[Opening Extracted records section]
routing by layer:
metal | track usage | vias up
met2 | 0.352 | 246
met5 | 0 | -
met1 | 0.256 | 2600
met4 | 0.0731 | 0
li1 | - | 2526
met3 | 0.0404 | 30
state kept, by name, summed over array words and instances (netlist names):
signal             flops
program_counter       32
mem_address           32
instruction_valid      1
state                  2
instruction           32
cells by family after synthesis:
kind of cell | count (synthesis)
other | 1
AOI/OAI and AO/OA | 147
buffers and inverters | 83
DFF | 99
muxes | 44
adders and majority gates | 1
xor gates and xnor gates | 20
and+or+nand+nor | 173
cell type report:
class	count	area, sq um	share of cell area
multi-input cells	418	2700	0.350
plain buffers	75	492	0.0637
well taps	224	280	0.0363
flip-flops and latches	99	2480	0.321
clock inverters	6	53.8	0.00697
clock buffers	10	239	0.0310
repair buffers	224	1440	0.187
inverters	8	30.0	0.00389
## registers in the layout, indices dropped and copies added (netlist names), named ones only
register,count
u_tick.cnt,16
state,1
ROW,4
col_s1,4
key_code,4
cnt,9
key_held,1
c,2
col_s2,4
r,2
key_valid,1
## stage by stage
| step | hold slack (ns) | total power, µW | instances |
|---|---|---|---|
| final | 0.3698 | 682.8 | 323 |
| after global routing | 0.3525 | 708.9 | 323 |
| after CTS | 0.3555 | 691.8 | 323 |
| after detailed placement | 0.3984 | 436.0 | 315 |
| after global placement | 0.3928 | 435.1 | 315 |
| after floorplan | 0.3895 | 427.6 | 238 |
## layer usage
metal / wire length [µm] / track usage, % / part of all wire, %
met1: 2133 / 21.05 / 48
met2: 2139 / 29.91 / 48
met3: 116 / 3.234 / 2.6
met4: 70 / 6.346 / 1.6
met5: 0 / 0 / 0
[Closing Extracted records section]
Prompt: For this exercise, repeat the data above exactly.

Response:
routing by layer:
metal | track usage | vias up
met2 | 0.352 | 246
met5 | 0 | -
met1 | 0.256 | 2600
met4 | 0.0731 | 0
li1 | - | 2526
met3 | 0.0404 | 30
state kept, by name, summed over array words and instances (netlist names):
signal             flops
program_counter       32
mem_address           32
instruction_valid      1
state                  2
instruction           32
cells by family after synthesis:
kind of cell | count (synthesis)
other | 1
AOI/OAI and AO/OA | 147
buffers and inverters | 83
DFF | 99
muxes | 44
adders and majority gates | 1
xor gates and xnor gates | 20
and+or+nand+nor | 173
cell type report:
class	count	area, sq um	share of cell area
multi-input cells	418	2700	0.350
plain buffers	75	492	0.0637
well taps	224	280	0.0363
flip-flops and latches	99	2480	0.321
clock inverters	6	53.8	0.00697
clock buffers	10	239	0.0310
repair buffers	224	1440	0.187
inverters	8	30.0	0.00389
## registers in the layout, indices dropped and copies added (netlist names), named ones only
register,count
u_tick.cnt,16
state,1
ROW,4
col_s1,4
key_code,4
cnt,9
key_held,1
c,2
col_s2,4
r,2
key_valid,1
## stage by stage
| step | hold slack (ns) | total power, µW | instances |
|---|---|---|---|
| final | 0.3698 | 682.8 | 323 |
| after global routing | 0.3525 | 708.9 | 323 |
| after CTS | 0.3555 | 691.8 | 323 |
| after detailed placement | 0.3984 | 436.0 | 315 |
| after global placement | 0.3928 | 435.1 | 315 |
| after floorplan | 0.3895 | 427.6 | 238 |
## layer usage
metal / wire length [µm] / track usage, % / part of all wire, %
met1: 2133 / 21.05 / 48
met2: 2139 / 29.91 / 48
met3: 116 / 3.234 / 2.6
met4: 70 / 6.346 / 1.6
met5: 0 / 0 / 0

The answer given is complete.